--- Listed entries Enclosed Below ---

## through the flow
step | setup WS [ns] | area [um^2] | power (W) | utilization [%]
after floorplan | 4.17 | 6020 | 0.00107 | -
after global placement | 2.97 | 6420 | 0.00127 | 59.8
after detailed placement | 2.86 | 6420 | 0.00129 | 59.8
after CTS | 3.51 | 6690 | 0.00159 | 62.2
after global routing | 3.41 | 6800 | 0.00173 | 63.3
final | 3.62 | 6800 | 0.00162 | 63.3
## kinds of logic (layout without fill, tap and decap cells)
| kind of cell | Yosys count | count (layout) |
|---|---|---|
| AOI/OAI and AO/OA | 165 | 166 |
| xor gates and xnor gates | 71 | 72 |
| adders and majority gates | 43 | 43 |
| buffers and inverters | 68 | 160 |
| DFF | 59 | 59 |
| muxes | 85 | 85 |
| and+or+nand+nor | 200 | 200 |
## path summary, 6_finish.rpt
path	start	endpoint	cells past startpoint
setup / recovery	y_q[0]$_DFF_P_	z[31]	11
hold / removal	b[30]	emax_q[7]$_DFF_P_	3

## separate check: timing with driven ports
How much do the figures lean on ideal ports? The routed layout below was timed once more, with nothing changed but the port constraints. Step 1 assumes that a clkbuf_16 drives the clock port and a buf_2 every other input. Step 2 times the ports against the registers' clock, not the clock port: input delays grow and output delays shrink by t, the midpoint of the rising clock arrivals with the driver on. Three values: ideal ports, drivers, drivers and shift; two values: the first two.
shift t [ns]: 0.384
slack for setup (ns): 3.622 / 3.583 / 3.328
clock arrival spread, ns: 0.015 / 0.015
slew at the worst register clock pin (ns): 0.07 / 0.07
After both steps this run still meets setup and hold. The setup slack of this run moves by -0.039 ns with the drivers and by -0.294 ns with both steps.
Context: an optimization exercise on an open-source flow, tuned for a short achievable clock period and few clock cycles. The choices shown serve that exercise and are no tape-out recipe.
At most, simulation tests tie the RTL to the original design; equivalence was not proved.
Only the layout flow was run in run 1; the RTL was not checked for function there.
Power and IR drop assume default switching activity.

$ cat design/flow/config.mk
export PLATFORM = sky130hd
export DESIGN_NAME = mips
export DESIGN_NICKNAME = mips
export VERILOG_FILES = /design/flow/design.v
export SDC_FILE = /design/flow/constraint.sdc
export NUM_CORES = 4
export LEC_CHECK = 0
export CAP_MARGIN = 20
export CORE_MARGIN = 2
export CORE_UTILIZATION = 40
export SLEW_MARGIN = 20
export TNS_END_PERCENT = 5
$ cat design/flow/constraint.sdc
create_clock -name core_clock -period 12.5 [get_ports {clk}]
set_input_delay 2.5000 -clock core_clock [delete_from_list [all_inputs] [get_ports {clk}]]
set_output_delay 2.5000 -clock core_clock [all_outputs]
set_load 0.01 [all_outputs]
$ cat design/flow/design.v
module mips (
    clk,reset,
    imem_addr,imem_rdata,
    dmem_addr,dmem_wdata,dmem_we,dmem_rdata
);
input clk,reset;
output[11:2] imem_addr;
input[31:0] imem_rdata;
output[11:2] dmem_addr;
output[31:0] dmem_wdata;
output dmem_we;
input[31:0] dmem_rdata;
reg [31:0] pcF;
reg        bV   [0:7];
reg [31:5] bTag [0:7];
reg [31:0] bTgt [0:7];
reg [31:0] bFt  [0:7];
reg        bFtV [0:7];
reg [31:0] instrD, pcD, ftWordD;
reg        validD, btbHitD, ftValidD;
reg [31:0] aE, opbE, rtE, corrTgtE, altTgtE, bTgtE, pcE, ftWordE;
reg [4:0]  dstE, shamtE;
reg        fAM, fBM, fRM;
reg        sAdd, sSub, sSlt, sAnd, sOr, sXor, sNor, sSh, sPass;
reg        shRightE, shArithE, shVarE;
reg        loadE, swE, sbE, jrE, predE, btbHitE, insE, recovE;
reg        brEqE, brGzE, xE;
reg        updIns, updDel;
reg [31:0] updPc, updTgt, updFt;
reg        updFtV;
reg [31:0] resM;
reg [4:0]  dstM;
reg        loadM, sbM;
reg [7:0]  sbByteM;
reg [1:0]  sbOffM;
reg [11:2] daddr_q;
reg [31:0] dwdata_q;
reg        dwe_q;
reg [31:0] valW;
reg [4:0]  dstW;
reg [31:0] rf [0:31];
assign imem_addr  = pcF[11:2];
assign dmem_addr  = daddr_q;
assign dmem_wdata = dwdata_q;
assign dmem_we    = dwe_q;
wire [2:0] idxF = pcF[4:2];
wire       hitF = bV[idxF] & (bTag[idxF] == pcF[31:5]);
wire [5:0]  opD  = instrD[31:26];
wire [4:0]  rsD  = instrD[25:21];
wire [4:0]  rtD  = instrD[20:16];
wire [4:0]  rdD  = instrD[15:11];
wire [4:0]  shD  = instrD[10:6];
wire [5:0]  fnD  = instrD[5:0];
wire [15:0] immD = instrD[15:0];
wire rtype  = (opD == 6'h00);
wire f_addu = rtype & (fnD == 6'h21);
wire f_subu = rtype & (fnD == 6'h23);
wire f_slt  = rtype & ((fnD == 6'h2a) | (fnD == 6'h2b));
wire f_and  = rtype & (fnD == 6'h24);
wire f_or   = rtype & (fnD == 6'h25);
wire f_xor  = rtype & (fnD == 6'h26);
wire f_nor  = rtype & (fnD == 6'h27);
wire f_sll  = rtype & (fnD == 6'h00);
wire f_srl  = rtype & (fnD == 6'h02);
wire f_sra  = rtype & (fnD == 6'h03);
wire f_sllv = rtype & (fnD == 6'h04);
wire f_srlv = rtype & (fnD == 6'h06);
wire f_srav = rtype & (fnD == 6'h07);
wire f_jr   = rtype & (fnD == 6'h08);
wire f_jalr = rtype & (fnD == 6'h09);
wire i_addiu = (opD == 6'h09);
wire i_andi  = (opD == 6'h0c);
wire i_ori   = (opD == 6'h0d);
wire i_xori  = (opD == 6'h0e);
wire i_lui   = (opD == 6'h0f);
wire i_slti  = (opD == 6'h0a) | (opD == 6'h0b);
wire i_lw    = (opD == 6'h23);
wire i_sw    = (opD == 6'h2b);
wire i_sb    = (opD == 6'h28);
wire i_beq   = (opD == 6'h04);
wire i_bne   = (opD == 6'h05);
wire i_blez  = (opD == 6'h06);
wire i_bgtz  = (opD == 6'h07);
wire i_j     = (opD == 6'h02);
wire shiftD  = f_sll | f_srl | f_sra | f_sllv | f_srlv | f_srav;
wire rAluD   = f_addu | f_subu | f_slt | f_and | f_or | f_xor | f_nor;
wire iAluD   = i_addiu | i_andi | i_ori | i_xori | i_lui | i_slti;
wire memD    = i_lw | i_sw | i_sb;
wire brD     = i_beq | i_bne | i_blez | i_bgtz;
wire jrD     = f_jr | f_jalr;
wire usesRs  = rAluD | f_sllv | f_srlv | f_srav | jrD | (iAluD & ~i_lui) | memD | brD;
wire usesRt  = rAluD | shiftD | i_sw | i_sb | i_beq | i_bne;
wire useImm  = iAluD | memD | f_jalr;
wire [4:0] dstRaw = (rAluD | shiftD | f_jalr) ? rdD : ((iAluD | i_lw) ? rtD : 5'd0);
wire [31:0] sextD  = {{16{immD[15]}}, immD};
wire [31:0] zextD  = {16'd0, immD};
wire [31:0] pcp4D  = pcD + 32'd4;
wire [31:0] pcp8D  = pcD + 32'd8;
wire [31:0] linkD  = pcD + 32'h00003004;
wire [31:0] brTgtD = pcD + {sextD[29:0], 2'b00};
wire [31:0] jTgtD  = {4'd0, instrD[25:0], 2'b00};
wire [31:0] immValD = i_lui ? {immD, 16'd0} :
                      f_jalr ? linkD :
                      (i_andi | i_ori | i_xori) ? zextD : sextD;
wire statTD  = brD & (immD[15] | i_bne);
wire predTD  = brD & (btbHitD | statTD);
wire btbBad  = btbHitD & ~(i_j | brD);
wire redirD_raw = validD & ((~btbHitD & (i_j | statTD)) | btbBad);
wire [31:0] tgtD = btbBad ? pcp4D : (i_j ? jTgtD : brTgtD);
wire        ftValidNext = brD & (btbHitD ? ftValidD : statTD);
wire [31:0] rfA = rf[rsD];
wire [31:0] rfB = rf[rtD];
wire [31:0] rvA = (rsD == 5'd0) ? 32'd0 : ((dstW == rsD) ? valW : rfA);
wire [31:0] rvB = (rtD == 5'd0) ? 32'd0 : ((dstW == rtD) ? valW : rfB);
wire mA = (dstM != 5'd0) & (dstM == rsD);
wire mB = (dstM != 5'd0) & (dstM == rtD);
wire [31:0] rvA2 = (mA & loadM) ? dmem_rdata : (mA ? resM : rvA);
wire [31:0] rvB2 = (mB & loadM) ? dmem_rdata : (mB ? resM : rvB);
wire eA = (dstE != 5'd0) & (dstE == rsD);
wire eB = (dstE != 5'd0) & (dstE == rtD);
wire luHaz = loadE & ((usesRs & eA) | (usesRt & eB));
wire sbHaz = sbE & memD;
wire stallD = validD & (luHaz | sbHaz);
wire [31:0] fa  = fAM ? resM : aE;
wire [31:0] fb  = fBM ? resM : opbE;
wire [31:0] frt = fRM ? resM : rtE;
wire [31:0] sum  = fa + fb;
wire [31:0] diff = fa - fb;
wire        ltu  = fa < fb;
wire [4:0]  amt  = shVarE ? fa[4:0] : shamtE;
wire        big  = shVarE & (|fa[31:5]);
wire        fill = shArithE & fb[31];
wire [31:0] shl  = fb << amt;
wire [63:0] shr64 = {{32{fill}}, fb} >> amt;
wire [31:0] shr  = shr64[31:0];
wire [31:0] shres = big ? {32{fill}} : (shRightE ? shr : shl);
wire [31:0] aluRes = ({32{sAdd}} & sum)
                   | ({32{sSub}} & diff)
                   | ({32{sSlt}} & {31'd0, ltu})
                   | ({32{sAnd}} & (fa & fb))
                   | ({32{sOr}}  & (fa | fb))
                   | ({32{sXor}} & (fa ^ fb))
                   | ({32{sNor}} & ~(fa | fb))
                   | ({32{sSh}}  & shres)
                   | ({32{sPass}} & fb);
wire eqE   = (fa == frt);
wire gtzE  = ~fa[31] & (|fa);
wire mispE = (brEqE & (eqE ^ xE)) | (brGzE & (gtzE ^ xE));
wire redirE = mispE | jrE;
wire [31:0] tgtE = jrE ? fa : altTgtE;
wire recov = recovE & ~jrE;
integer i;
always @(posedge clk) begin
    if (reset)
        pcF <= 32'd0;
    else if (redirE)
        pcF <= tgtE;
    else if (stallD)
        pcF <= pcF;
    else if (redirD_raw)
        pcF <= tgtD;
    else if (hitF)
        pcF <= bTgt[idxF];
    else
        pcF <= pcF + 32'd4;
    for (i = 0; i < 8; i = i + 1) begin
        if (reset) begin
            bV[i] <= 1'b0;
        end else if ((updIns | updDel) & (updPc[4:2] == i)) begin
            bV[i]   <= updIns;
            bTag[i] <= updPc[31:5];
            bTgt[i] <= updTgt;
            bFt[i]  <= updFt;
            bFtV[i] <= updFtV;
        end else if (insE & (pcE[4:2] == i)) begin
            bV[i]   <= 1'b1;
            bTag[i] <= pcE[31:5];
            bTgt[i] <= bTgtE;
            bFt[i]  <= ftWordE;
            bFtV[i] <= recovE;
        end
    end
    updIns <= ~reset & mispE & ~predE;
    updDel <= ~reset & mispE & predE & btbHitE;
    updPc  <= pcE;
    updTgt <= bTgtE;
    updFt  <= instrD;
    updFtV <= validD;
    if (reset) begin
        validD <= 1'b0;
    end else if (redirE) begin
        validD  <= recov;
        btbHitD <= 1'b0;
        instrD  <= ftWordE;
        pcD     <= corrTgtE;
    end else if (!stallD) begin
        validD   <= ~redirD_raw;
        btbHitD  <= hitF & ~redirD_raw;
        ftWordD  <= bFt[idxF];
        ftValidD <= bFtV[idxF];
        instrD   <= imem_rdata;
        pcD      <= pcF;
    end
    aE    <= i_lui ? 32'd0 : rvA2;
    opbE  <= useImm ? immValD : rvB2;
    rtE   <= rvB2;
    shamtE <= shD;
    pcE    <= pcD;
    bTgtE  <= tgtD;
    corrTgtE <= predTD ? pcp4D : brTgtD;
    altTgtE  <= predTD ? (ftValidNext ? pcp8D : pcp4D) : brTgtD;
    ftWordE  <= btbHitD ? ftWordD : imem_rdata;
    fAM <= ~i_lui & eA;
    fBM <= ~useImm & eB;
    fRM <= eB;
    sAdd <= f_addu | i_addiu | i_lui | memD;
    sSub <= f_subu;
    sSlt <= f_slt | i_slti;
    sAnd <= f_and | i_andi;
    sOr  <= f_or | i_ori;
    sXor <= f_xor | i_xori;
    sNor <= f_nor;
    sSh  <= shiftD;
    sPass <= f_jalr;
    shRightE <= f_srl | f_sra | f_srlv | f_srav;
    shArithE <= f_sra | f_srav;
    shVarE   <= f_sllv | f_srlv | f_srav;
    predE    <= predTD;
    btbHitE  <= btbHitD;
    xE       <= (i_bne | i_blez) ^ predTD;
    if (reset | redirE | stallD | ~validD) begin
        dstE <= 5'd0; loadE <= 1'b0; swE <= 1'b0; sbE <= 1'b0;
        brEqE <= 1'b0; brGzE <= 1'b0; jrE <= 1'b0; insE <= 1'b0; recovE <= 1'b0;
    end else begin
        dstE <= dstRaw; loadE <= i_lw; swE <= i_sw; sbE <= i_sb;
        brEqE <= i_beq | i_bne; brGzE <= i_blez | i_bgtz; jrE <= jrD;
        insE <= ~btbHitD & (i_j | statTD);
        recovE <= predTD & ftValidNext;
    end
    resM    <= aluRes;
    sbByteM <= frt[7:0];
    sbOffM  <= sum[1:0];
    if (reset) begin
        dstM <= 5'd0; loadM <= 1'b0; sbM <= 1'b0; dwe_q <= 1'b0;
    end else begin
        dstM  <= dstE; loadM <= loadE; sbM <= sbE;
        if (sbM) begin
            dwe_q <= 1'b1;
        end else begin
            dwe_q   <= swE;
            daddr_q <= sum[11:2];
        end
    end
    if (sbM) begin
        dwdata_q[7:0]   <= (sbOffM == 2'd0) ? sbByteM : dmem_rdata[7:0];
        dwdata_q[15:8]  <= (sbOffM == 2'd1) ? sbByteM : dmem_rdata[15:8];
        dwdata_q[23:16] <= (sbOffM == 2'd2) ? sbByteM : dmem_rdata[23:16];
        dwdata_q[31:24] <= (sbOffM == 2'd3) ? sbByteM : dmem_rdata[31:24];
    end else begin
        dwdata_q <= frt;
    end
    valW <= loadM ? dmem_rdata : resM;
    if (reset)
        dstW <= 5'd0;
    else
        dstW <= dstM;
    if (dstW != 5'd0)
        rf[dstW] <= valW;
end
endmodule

--- End of Enclosed Listed entries ---

■ What the exercise asks:
All that should appear in the response is the run of lines from the first line of the entries through the line containing "final | 3.62 | 6800 | 0.00162 | 63.3", copied exactly.

■ Solution to this problem:
## through the flow
step | setup WS [ns] | area [um^2] | power (W) | utilization [%]
after floorplan | 4.17 | 6020 | 0.00107 | -
after global placement | 2.97 | 6420 | 0.00127 | 59.8
after detailed placement | 2.86 | 6420 | 0.00129 | 59.8
after CTS | 3.51 | 6690 | 0.00159 | 62.2
after global routing | 3.41 | 6800 | 0.00173 | 63.3
final | 3.62 | 6800 | 0.00162 | 63.3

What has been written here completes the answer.